The exercise here is intended to illustrate the object types that are returned from the cmdlets as you actually execute them. The syntax here is a bit confusing perhaps because of the nature of the test, though.

Get-History will not be a great cmdlet for this purpose since PSKoans runs all tests in an isolated session, so Get-History will have nothing to show and will return no results.
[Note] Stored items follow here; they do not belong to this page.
This design comes from an exercise in tuning for small area, a short achievable clock period and few clock cycles per item on the open sky130 flow, not from production work. No run shown here included a check of the RTL's function; only the layout flow was run.

[design.v]
module aes_sbox_a (
    input  wire [7:0]  a,
    output wire [17:0] m      
);
    wire U0, U1, U2, U3, U4, U5, U6, U7;
    wire T1, T2, T3, T4, T5, T6, T7, T8, T9, T10, T11, T12, T13, T14, T15, T16, T17, T18, T19, T20, T21, T22, T23, T24, T25, T26, T27, M1, M2, M3, M4, M5, M6, M7, M8, M9, M10, M11, M12, M13, M14, M15, M16, M17, M18, M19, M20, M21, M22, M23, M24, M25, M26, M27, M28, M29, M30, M31, M32, M33, M34, M35, M36, M37, M38, M39, M40, M41, M42, M43, M44, M45, M46, M47, M48, M49, M50, M51, M52, M53, M54, M55, M56, M57, M58, M59, M60, M61, M62, M63;
    assign {U0, U1, U2, U3, U4, U5, U6, U7} = a;
    assign T1 = U0 ^ U3;
    assign T2 = U0 ^ U5;
    assign T3 = U0 ^ U6;
    assign T4 = U3 ^ U5;
    assign T5 = U4 ^ U6;
    assign T6 = T1 ^ T5;
    assign T7 = U1 ^ U2;
    assign T8 = U7 ^ T6;
    assign T9 = U7 ^ T7;
    assign T10 = T6 ^ T7;
    assign T11 = U1 ^ U5;
    assign T12 = U2 ^ U5;
    assign T13 = T3 ^ T4;
    assign T14 = T6 ^ T11;
    assign T15 = T5 ^ T11;
    assign T16 = T5 ^ T12;
    assign T17 = T9 ^ T16;
    assign T18 = U3 ^ U7;
    assign T19 = T7 ^ T18;
    assign T20 = T1 ^ T19;
    assign T21 = U6 ^ U7;
    assign T22 = T7 ^ T21;
    assign T23 = T2 ^ T22;
    assign T24 = T2 ^ T10;
    assign T25 = T20 ^ T17;
    assign T26 = T3 ^ T16;
    assign T27 = T1 ^ T12;
    assign M1 = T13 & T6;
    assign M2 = T23 & T8;
    assign M3 = T14 ^ M1;
    assign M4 = T19 & U7;
    assign M5 = M4 ^ M1;
    assign M6 = T3 & T16;
    assign M7 = T22 & T9;
    assign M8 = T26 ^ M6;
    assign M9 = T20 & T17;
    assign M10 = M9 ^ M6;
    assign M11 = T1 & T15;
    assign M12 = T4 & T27;
    assign M13 = M12 ^ M11;
    assign M14 = T2 & T10;
    assign M15 = M14 ^ M11;
    assign M16 = M3 ^ M2;
    assign M17 = M5 ^ T24;
    assign M18 = M8 ^ M7;
    assign M19 = M10 ^ M15;
    assign M20 = M16 ^ M13;
    assign M21 = M17 ^ M15;
    assign M22 = M18 ^ M13;
    assign M23 = M19 ^ T25;
    assign M24 = M22 ^ M23;
    assign M25 = M22 & M20;
    assign M26 = M21 ^ M25;
    assign M27 = M20 ^ M21;
    assign M28 = M23 ^ M25;
    assign M29 = M28 & M27;
    assign M30 = M26 & M24;
    assign M31 = M20 & M23;
    assign M32 = M27 & M31;
    assign M33 = M27 ^ M25;
    assign M34 = M21 & M22;
    assign M35 = M24 & M34;
    assign M36 = M24 ^ M25;
    assign M37 = M21 ^ M29;
    assign M38 = M32 ^ M33;
    assign M39 = M23 ^ M30;
    assign M40 = M35 ^ M36;
    assign M41 = M38 ^ M40;
    assign M42 = M37 ^ M39;
    assign M43 = M37 ^ M38;
    assign M44 = M39 ^ M40;
    assign M45 = M42 ^ M41;
    assign M46 = M44 & T6;
    assign M47 = M40 & T8;
    assign M48 = M39 & U7;
    assign M49 = M43 & T16;
    assign M50 = M38 & T9;
    assign M51 = M37 & T17;
    assign M52 = M42 & T15;
    assign M53 = M45 & T27;
    assign M54 = M41 & T10;
    assign M55 = M44 & T13;
    assign M56 = M40 & T23;
    assign M57 = M39 & T19;
    assign M58 = M43 & T3;
    assign M59 = M38 & T22;
    assign M60 = M37 & T20;
    assign M61 = M42 & T1;
    assign M62 = M45 & T4;
    assign M63 = M41 & T2;
    assign m = {M46, M47, M48, M49, M50, M51, M52, M53, M54, M55, M56, M57, M58, M59, M60, M61, M62, M63};
endmodule
From an optimization exercise on the open Yosys and OpenROAD flow, aimed at small area and a short achievable clock period; shortcuts taken in it are not production practice. Only simulation tests tie the RTL to the original design; equivalence was not proved. No driver is modelled on the clock port, so clock power and skew are understated where the tree is cut down; a real chip needs a root buffer or a tree.

== run 1 ==
Design chk_unit, start of the top module:
module chk_unit (
    input  wire        clk,
    input  wire        rst,
    input  wire        in_valid,
    input  wire        in_first,
    input  wire        in_last,
    input  wire [2:0]  in_code,
    input  wire [63:0] in_data,
    input  wire [3:0]  in_nbytes,
    input  wire [2:0]  in_tail,
    output wire        out_valid,
    output wire [31:0] out_value
);
    reg [63:0] d_r;
    reg        v_r, f_r, l_r;
    reg [5:0]  p_r;             
    reg [2:0]  code_q;          
    reg        refl_q;          
    reg [4:0]  pg_r;            
    wire       take_in = in_valid & in_first & ~rst;
    wire       refl_in = (in_code == 3'd2) | (in_code == 3'd3) | (in_code == 3'd5);
    wire [4:0] pg_in;
    assign pg_in[0] = take_in & ((in_code == 3'd5));
    assign pg_in[1] = take_in & ((in_code == 3'd1) | (in_code == 3'd3) | (in_code == 3'd5));
    assign pg_in[2] = take_in & ((in_code == 3'd1) | (in_code == 3'd2) | (in_code == 3'd3) | (in_code == 3'd5));
    assign pg_in[3] = take_in & ((in_code == 3'd0) | (in_code == 3'd1) | (in_code == 3'd3) | (in_code == 3'd5));
    assign pg_in[4] = take_in & ((in_code == 3'd0) | (in_code == 3'd1) | (in_code == 3'd2) | (in_code == 3'd3) | (in_code == 3'd5));
    always @(posedge clk) begin
        d_r  <= in_data;
        v_r  <= in_valid & ~rst;
        f_r  <= take_in;
        l_r  <= in_last;
        p_r  <= in_last ? {3'd0 - in_nbytes[2:0], 3'd0 - in_tail} : 6'd0;
        pg_r <= pg_in;
        if (in_valid & in_first) begin
            code_q <= in_code;
            refl_q <= refl_in;
        end
    end
    wire [5:0] pn = ~p_r;
    wire refln = ~refl_q;
    wire f_n = ~f_r;
    reg  busy_q;
    reg  [31:0] s_q;
    wire [31:0] s_qn = ~s_q;
    wire take = v_r & (f_r | busy_q);
    wire last = take & l_r;
    wire hold = ~take;
    wire nl   = take & ~l_r;
    wire c0  = (code_q == 3'd0);
    wire c1  = (code_q == 3'd1);
    wire c2  = (code_q == 3'd2);
    wire c3  = (code_q == 3'd3);
    wire c4  = (code_q == 3'd4);
    wire c5  = (code_q == 3'd5);
    wire c16 = c1 | c2 | c3;
    wire c5n  = ~c5;
    wire c16n = ~c16;
    wire L5   = last & c5;
    wire L35  = last & (c3 | c5);
    wire L2   = last & c2;
    wire L1   = last & c1;
  ...
export LEC_CHECK = 0
export CAP_MARGIN = 20
export CORE_MARGIN = 2
export CORE_UTILIZATION = 40
export SLEW_MARGIN = 20
export SYNTH_HIERARCHICAL = 1
create_clock -name core_clock -period 40.0 [get_ports {clk}]
run.sh (not shown) runs the stock make flow with config.mk's settings and CLKGATE_MAP_FILE= SYNTH_SCRIPT=/design/flow/synth_recipe.tcl, a recipe that flattens the netlist after the stock synthesis.
The final layout from run 1, which completed every stage, passed the timing, design-rule and antenna checks at the end of the flow.
Modified inputs, run 2 compared to run 1
==> flow/flow/run.sh (new file) <==
#!/bin/bash
# Standard layout, with the port buffers made of buf_2 cells.
set -euo pipefail
bash standard.sh synth > synth.log 2>&1
BUFFER_PORTS_ARGS="-buffer_cell sky130_fd_sc_hd__buf_2" bash standard.sh > layout.log 2>&1
==> flow/standard.sh (new file) <==
#!/bin/bash
# synth_recipe.tcl (not shown) runs the flow's synth.tcl, then flattens the netlist and writes it again
# the make line also repeats each setting of config.mk as NAME=value (left out here)
make -C /OpenROAD-flow-scripts/flow DESIGN_CONFIG=/design/flow/config.mk WORK_HOME=/design/flow/orfs CLKGATE_MAP_FILE= SYNTH_SCRIPT=/design/flow/synth_recipe.tcl "${@:-finish}"
removed: flow/run.sh
## What came out
- Wire length per cell after detailed routing, run 1 and run 2: higher on run 2
- Comparing run 1 and run 2, the higher routed wire length was measured on run 2.
- The lower final design area excluding fillers came out of run 2.
- Summary of run 2 over run 1: maximum clock frequency neither gained nor lost much, final weighted congestion in routability-driven placement went down, worst setup margin has increased.
- The detailed-routed wire length on met2 of run 2 is higher than that of run 1.

---

Another version of the RTL of chk_unit (not shown whole).
For scale: about 1700 cells after synthesis, roughly 14000 µm² of cells after synthesis.
==> flow/config.mk <==
export PLATFORM = sky130hd
export DESIGN_NAME = chk_unit
export DESIGN_NICKNAME = chk_unit
export VERILOG_FILES = /design/flow/design.v
export SDC_FILE = /design/flow/constraint.sdc
export NUM_CORES = 8
export LEC_CHECK = 0
export CAP_MARGIN = 20
export CORE_MARGIN = 4
export CORE_UTILIZATION = 45
export GPL_TIMING_DRIVEN = 0
export SLEW_MARGIN = 20
export SYNTH_HIERARCHICAL = 1
==> flow/constraint.sdc <==
create_clock -name core_clock -period 40.0 [get_ports {clk}]
set_input_delay 8.0000 -clock core_clock [delete_from_list [all_inputs] [get_ports {clk}]]
set_output_delay 8.0000 -clock core_clock [all_outputs]
set_load 0.01 [all_outputs]
standard.sh (not shown) runs the stock make flow with config.mk's settings and CLKGATE_MAP_FILE= SYNTH_SCRIPT=/design/flow/synth_recipe.tcl, a recipe that flattens the netlist after the stock synthesis.
==> flow/flow/run.sh <==
#!/bin/bash
# Standard synthesis and placement (port buffers of buf_1 cells), then
# flow/cts.tcl: a two-level clock tree, buf_2 output port buffers and
# dfxtp_2 for the flip-flops behind them; then the standard routing and finish.
set -euo pipefail
export BUFFER_PORTS_ARGS="-buffer_cell sky130_fd_sc_hd__buf_1"
bash standard.sh synth > synth.log 2>&1
bash standard.sh place > place.log 2>&1
RES=$PWD/orfs/results/sky130hd/chk_unit/base
RES=$RES CTS_CELL=sky130_fd_sc_hd__clkbuf_8 CTS_NBUF=4 CTS_SUB=2 CTS_SUB_CELL=sky130_fd_sc_hd__clkbuf_16 OUT_BUF_CELL=sky130_fd_sc_hd__buf_2 OUT_FF_CELL=sky130_fd_sc_hd__dfxtp_2 openroad -no_init -exit flow/cts.tcl > cts.log 2>&1
cp $RES/4_1_cts.odb $RES/4_cts.odb
bash standard.sh > layout.log 2>&1
Other scripts of this flow, unchanged in this note and not shown: flow/flow/cts.tcl
The first run completed with no timing, DRC or antenna violations.
Change:
--- a/flow/flow/run.sh
+++ b/flow/flow/run.sh
@@ -2,3 +2,3 @@
 # Standard synthesis and placement (port buffers of buf_1 cells), then
-# flow/cts.tcl: a two-level clock tree, buf_2 output port buffers and
+# flow/cts.tcl: a one-level clock tree, buf_2 output port buffers and
 # dfxtp_2 for the flip-flops behind them; then the standard routing and finish.
- CORE_UTILIZATION: 45 -> 60
=> The new run completed without violations. Final area shrinks by 1.3%. Maximum frequency grows by 1.3%. Core utilization grows by 17 points. Worst setup slack improved by 0.12 ns.
In every run of this note, the design's own scripts or RTL, not TritonCTS, make the clock network.

## separate check: timing with driven ports
No port has a modelled driver above. Below, the same layouts with a new extraction and two added sets of constraints.
Step 1, drivers: a clkbuf_16 drives clk and a buf_2 each remaining input, both assumed.
Step 2 times the ports against the registers' clock, not the clock port: input delays grow and output delays shrink by t, the midpoint of the rising clock arrivals with the driver on.
Slacks: ideal ports / drivers / drivers and shift; pairs: ideal ports / drivers.
run | shift t [ns] | setup slack, ns | worst register clock-pin slew, ns
run 1 | 0.487 | 30.530 / 30.477 / 30.720 | 0.06 / 0.06
run 2 | 0.493 | 30.540 / 30.540 / 30.540 | 0.06 / 0.06
the first run of note 2 | 0.370 | 30.756 / 30.756 / 30.756 | 0.08 / 0.08
the second run of note 2 | 0.360 | 30.872 / 30.872 / 30.872 | 0.07 / 0.07
After both steps every run listed still meets setup and hold.
This is an optimization exercise on Yosys and OpenROAD, whose aim is small area, a short achievable clock period and few clock cycles per item, not a production implementation.
Where RTL was checked, it was by simulation tests only, not by an equivalence proof against the original.
No functional check of the RTL was part of runs 3 and 4.

--- flow/flow/run.sh ---
#!/bin/bash
set -euo pipefail
export BUFFER_PORTS_ARGS="-buffer_cell sky130_fd_sc_hd__buf_1"
bash standard.sh > standard_flow.log 2>&1
--- flow/standard.sh ---
#!/bin/bash
# synth_recipe.tcl (not shown) runs the flow's synth.tcl, then flattens the netlist and writes it again
# the make line also repeats each setting of config.mk as NAME=value (left out here)
make -C /OpenROAD-flow-scripts/flow DESIGN_CONFIG=/design/flow/config.mk WORK_HOME=/design/flow/orfs CLKGATE_MAP_FILE= SYNTH_SCRIPT=/design/flow/synth_recipe.tcl "${@:-finish}"
--- flow/config.mk ---
export PLATFORM = sky130hd
export DESIGN_NAME = yx_sha256
export DESIGN_NICKNAME = yx_sha256
export VERILOG_FILES = /design/flow/design.v
export SDC_FILE = /design/flow/constraint.sdc
export NUM_CORES = 4
export LEC_CHECK = 0
export CAP_MARGIN = 20
export CORE_MARGIN = 2
export CORE_UTILIZATION = 55
export CTS_BUF_LIST = sky130_fd_sc_hd__clkbuf_16
export CTS_CLUSTER_DIAMETER = 70
export CTS_CLUSTER_SIZE = 20
export SETUP_SLACK_MARGIN = 3.6
export SLEW_MARGIN = 20
--- flow/constraint.sdc ---
create_clock -name core_clock -period 8.0 [get_ports {clk}]
set_input_delay 1.6000 -clock core_clock [delete_from_list [all_inputs] [get_ports {clk}]]
set_output_delay 1.6000 -clock core_clock [all_outputs]
set_load 0.01 [all_outputs]
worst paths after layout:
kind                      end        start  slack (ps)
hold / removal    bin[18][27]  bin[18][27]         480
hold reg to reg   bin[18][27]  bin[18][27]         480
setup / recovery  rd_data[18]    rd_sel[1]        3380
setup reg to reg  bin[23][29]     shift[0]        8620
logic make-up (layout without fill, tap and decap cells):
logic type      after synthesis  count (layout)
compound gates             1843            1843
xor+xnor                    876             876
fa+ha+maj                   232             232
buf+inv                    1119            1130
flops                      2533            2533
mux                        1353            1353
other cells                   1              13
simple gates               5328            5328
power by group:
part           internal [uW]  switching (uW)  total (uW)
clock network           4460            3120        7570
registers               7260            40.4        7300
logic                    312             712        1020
If you leave the test as it was and use (for example)Get-ChildItem in the test, you would get different results.

To illustrate, run these commands one after another:

Get-Command Get-ChildItem
& (Get-Command Get-ChildItem)

In other words, & is used to call the function that's being named as a string in the test; & (Get-Command Get-History) does the same thing as just calling Get-History.

A proper fix here would probably be to collect results first and verify the command produce some results, and give a specific error if it doesn't.

DEberhardt commented 3 years ago

I see. So, me choosing Get-History caused this to fail, not the syntax itself. Interesting. Have not considered the consequences of my actions (the output of the function^^). I knew & does call (or invoke?) what comes next, but I don't fully understand why it is synonymous with the second command (but not the first?) How does it know that? Following your Get-ChildItem example, I see the output is the same as if you were to run the command. Piping this to Get-Member will set it to find the Members of the Object coming through the pipeline. So far so good.

I understand that the Object received without the call operator is a different one:

❯ Get-History | Get-Member

   TypeName: Microsoft.PowerShell.Commands.HistoryInfo

❯ Get-Command Get-History | Get-Member

   TypeName: System.Management.Automation.CmdletInfo

❯ & (Get-Command Get-History) | Get-Member

   TypeName: Microsoft.PowerShell.Commands.HistoryInfo

If I do understand this correctly, i can mock run every single command and get the (default) output type it returns (Parameters changing the output notwithstanding)? - If so, this will be quite an epiphany!

Testing:

        $cmdlet1 = 'Get-ChildItem'
        $PropertyName = 'Directory'

        $Reason = $BecauseString -f $PropertyName, $cmdlet1
        $result = & (Get-Command -Name $Cmdlet1) | Get-Member -MemberType Property -Name $PropertyName
        $result | Should -Not -BeNullOrEmpty -Because $Reason

and

        $cmdlet1 = 'Get-History'
        $PropertyName = 'CommandLine'

        $Reason = $BecauseString -f $PropertyName, $cmdlet1
        $result = & (Get-Command -Name $Cmdlet1) | Get-Member -MemberType Property -Name $PropertyName
        $result | Should -Not -BeNullOrEmpty -Because $Reason

both work for me in the context of my shell (with Clear-History sprinkled in just before running the $result =..) Haven't tested it now with the full Koan though... - It might need a bit more testing :)

vexx32 commented 3 years ago

If I do understand this correctly, i can mock run every single command and get the (default) output type it returns (Parameters changing the output notwithstanding)? - If so, this will be quite an epiphany!

It's not really a mock run in the sense that if you do it with a destructive command, it can and will still do the things it's designed to do. But yeah, it's an alternative way of calling a command. 🙂

Get-Command returns one or more CommandInfo objects, and & has the ability to invoke those (among other things as well) which tells PS to call the command.